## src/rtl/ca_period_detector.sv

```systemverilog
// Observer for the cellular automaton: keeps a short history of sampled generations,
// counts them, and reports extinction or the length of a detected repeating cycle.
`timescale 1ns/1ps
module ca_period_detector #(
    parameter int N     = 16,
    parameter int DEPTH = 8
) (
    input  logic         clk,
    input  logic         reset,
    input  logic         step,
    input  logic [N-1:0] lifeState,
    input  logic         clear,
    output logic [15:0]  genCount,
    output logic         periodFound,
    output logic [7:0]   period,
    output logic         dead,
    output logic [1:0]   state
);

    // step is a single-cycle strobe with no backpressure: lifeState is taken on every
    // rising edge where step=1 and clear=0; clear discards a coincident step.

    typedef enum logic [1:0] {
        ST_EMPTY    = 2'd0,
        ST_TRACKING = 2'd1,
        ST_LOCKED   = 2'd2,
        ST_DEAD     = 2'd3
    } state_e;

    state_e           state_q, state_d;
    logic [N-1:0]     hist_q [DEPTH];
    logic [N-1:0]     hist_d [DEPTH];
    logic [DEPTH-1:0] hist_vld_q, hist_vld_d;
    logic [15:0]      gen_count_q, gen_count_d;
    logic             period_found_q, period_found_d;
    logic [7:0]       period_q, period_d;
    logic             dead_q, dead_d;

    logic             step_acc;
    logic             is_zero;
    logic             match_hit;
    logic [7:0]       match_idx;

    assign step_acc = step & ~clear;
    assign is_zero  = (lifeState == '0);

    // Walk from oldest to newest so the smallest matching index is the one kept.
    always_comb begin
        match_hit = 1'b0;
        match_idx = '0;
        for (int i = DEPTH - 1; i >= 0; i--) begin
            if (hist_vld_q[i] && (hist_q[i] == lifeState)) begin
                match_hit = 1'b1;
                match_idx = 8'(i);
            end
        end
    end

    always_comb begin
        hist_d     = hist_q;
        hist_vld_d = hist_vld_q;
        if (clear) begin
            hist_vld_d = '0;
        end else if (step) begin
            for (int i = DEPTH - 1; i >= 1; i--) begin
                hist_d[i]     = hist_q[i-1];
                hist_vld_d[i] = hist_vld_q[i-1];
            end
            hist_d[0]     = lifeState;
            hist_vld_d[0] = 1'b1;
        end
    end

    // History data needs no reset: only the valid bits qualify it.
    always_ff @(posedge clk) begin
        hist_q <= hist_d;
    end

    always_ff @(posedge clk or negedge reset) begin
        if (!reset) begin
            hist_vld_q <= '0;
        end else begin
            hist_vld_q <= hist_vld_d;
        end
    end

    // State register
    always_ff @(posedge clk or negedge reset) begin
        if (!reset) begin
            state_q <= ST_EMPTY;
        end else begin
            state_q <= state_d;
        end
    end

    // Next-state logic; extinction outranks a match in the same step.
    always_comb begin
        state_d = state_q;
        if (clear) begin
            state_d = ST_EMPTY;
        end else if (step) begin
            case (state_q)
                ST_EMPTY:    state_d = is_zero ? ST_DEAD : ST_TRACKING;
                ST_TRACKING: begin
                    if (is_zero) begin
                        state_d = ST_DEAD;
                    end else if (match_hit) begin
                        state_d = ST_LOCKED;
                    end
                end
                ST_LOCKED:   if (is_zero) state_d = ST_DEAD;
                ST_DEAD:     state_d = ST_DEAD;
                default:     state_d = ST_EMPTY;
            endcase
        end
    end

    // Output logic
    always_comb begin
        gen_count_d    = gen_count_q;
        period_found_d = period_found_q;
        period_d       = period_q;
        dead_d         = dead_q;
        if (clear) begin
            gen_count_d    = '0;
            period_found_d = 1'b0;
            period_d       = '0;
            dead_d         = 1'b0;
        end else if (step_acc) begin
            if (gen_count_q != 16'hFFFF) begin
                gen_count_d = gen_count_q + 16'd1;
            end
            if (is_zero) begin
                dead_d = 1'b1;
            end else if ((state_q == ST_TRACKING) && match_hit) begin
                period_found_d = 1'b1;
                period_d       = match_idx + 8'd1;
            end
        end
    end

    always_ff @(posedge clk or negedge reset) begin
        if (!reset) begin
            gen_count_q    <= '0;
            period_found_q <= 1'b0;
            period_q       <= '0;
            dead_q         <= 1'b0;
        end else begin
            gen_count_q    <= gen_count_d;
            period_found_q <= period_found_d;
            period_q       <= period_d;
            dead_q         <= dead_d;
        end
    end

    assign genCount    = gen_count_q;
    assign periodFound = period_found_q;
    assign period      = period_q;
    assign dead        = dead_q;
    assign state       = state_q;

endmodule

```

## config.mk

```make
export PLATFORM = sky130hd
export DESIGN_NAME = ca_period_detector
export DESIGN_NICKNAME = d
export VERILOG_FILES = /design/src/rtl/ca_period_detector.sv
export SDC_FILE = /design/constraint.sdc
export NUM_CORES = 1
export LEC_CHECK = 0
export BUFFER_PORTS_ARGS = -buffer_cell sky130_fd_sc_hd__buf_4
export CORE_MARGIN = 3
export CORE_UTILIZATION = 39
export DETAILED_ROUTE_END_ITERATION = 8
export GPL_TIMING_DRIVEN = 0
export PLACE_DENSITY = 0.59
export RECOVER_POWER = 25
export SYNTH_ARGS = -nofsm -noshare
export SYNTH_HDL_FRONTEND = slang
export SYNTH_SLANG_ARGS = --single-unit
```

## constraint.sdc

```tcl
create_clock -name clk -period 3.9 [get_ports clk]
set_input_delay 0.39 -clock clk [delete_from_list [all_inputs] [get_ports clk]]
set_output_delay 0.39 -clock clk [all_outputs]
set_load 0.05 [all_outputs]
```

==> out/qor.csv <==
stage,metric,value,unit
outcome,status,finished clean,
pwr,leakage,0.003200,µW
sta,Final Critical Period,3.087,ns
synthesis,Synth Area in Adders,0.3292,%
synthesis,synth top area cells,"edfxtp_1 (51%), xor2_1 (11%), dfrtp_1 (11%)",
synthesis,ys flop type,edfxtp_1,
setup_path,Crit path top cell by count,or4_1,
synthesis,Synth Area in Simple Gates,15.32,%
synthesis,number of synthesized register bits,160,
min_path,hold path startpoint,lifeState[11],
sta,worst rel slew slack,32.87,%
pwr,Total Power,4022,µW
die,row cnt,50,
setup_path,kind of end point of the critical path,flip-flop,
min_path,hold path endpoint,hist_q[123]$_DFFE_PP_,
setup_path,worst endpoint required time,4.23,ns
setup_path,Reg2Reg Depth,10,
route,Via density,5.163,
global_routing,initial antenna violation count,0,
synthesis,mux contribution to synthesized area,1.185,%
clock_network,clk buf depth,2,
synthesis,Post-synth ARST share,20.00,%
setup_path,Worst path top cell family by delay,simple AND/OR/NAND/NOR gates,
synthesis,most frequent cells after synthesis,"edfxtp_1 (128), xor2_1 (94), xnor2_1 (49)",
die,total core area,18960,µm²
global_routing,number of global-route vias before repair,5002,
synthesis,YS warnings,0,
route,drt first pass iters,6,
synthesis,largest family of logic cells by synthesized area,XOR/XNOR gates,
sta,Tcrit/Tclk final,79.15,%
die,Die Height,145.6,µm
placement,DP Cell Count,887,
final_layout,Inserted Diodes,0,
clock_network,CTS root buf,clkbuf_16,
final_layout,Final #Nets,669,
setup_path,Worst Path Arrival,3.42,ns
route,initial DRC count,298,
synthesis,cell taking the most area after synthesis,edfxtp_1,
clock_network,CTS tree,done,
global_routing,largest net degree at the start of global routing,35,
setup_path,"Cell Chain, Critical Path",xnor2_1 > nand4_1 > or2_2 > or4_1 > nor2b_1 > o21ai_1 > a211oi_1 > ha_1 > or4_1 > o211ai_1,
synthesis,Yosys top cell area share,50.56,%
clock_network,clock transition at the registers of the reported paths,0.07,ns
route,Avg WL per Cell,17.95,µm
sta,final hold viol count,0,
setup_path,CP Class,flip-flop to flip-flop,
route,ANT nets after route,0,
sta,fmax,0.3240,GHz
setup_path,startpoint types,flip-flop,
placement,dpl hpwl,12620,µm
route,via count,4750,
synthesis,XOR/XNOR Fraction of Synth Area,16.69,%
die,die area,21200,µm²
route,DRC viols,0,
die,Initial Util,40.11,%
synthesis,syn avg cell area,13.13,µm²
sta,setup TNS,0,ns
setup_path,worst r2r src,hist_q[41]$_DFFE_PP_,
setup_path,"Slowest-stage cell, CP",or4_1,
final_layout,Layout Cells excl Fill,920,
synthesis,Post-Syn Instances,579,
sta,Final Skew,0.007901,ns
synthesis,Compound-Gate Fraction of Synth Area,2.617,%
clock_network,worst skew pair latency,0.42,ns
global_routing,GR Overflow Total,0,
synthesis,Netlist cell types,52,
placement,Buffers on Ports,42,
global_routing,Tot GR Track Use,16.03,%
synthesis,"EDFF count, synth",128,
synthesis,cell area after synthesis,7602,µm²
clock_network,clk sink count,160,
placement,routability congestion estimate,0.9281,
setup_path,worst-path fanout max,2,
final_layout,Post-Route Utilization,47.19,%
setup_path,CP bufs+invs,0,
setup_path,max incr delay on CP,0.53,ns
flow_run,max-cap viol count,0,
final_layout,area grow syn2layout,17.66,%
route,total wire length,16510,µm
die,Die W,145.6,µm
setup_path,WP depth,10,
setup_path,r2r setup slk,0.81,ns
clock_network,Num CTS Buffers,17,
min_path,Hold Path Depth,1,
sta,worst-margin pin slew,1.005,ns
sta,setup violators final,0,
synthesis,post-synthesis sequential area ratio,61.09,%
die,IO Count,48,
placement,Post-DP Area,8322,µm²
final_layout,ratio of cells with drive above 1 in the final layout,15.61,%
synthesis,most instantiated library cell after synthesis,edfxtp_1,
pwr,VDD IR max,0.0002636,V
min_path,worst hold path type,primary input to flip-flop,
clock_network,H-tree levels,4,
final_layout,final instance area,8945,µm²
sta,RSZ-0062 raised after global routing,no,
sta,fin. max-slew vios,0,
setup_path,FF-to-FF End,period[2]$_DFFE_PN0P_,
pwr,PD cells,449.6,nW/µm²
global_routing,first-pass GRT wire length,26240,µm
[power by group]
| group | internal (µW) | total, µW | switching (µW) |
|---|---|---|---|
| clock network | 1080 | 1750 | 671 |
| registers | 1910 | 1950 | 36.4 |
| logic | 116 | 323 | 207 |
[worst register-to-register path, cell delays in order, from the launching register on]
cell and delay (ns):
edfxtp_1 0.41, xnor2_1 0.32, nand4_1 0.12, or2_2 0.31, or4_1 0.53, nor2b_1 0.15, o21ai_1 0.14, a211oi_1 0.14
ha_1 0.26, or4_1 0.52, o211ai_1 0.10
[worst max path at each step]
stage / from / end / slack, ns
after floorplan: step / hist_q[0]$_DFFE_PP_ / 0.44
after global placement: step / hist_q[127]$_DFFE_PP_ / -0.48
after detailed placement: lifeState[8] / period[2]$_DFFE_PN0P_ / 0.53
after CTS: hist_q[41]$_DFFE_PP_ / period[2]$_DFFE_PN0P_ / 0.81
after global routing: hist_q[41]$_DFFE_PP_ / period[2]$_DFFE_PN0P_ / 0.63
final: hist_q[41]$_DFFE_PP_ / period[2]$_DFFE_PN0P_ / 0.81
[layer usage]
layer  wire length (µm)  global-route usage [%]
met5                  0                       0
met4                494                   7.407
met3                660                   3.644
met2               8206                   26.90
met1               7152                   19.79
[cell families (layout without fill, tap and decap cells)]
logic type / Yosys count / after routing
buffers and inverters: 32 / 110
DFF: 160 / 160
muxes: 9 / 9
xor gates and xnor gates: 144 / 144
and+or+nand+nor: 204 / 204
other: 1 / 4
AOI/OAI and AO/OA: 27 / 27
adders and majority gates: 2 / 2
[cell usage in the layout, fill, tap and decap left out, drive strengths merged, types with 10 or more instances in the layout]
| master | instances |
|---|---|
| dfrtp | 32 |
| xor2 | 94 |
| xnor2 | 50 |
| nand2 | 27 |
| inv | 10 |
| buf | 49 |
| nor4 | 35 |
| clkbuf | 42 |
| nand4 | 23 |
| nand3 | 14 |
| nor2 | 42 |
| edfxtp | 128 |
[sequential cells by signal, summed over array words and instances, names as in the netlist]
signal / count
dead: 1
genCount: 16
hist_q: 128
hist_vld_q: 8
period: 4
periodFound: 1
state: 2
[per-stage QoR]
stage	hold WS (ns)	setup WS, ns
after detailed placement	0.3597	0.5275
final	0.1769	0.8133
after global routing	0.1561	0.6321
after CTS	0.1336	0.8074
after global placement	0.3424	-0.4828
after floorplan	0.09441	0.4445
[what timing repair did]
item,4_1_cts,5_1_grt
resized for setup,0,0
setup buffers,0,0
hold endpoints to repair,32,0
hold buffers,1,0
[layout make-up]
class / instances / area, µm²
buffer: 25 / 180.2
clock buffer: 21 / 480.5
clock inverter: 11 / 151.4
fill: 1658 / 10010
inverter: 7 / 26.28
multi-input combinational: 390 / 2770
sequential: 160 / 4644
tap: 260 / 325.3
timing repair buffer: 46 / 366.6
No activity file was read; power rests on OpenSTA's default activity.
---
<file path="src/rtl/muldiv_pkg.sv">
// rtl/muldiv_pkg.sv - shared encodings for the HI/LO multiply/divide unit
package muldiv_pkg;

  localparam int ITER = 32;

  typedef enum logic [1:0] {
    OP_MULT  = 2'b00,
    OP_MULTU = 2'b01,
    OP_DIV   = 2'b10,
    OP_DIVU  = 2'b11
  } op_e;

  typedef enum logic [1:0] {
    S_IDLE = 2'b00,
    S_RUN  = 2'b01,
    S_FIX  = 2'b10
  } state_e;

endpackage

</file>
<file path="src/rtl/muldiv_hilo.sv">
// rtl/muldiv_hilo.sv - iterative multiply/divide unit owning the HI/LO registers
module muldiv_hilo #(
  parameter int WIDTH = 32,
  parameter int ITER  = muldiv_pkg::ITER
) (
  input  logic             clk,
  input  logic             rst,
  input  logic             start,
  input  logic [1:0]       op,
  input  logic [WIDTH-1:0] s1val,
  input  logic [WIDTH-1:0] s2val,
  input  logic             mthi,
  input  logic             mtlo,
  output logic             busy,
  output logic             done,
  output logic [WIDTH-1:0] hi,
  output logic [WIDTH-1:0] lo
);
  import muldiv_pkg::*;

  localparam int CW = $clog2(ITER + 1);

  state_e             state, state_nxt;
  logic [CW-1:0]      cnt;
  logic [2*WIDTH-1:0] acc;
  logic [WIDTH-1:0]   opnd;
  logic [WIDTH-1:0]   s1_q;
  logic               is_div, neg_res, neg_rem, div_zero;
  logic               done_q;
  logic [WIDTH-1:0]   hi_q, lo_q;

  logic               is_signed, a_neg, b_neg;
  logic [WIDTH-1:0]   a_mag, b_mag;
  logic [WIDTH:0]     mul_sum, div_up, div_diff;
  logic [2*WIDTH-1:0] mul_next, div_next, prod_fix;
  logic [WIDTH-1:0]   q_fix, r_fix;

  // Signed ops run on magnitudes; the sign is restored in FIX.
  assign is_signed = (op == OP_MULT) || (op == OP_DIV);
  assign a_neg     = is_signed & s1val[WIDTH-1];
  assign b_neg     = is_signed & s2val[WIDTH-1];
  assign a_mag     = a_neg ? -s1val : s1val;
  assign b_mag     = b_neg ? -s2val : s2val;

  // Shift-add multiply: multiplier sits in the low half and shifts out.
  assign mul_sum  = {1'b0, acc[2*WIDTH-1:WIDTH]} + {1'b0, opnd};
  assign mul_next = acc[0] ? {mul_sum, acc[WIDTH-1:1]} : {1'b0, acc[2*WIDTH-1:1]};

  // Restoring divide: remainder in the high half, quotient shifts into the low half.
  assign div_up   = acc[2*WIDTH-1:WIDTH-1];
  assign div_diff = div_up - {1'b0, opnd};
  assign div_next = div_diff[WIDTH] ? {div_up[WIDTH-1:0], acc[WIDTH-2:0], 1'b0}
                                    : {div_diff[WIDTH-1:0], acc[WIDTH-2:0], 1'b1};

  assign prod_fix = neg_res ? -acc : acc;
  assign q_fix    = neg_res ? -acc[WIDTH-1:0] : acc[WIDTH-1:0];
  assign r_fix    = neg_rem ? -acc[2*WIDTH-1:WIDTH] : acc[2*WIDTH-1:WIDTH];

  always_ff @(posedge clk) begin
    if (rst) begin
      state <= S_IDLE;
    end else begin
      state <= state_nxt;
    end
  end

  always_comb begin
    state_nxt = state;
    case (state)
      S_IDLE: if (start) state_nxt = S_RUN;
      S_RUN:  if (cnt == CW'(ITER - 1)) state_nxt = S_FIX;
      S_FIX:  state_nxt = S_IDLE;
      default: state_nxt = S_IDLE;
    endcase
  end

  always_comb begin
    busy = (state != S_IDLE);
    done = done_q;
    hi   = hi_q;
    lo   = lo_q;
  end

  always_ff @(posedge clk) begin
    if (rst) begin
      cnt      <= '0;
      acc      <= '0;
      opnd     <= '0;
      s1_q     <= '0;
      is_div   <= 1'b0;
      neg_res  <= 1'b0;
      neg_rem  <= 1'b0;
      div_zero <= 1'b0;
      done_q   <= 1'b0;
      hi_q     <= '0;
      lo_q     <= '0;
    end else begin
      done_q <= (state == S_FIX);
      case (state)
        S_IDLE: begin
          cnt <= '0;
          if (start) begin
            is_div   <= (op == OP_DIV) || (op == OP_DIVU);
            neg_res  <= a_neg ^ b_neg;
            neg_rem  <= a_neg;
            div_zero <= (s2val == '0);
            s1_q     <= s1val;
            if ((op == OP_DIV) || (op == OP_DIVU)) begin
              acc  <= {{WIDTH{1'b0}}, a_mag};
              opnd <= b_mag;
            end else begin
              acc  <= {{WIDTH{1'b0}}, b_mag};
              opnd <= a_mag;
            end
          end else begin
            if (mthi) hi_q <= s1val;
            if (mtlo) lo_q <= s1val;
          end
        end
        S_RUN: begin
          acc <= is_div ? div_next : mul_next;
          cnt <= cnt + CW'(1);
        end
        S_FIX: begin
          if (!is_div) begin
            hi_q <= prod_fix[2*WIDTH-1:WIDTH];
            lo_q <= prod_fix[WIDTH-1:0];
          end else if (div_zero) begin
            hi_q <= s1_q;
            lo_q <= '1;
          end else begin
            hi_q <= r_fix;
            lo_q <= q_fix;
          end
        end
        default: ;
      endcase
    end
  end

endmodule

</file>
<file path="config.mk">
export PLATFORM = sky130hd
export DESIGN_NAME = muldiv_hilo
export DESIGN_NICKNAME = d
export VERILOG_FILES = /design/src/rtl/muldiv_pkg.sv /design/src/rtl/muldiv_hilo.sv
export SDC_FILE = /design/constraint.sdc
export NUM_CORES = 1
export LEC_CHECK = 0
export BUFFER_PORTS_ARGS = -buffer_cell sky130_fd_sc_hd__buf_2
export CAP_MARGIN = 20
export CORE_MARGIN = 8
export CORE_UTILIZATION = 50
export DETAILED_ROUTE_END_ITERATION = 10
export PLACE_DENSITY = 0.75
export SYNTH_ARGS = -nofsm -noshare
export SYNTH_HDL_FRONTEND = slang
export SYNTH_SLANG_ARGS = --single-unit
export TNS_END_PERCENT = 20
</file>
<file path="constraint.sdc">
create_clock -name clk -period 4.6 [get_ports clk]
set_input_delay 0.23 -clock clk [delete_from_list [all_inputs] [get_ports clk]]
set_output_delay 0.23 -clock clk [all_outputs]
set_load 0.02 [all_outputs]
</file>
---
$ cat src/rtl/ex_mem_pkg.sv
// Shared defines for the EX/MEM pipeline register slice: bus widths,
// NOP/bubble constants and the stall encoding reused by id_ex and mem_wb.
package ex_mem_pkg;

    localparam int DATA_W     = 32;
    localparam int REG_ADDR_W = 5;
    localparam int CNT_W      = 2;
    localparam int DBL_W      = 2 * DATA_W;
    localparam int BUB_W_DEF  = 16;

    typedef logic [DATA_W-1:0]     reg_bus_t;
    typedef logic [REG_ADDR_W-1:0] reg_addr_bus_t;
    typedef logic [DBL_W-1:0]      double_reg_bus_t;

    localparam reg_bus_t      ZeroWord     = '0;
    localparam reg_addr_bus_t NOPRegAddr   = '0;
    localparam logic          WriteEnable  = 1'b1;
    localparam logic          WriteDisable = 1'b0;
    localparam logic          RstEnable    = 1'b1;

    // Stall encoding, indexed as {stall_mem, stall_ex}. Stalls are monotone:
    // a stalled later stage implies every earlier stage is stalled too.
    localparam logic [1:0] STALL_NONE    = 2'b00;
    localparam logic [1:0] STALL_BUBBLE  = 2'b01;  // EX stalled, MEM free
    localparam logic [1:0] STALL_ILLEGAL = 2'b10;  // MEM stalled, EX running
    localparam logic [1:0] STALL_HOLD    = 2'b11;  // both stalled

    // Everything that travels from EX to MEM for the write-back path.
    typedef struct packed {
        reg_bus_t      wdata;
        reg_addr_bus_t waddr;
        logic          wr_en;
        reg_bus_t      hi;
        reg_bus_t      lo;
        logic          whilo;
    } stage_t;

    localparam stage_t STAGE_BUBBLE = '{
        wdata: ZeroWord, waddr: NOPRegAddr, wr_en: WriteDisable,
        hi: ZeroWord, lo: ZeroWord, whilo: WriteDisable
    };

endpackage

§ **Problem to solve**: Count the lines in the records that include the word "most". Report the total alone.

§ **Task result**: 3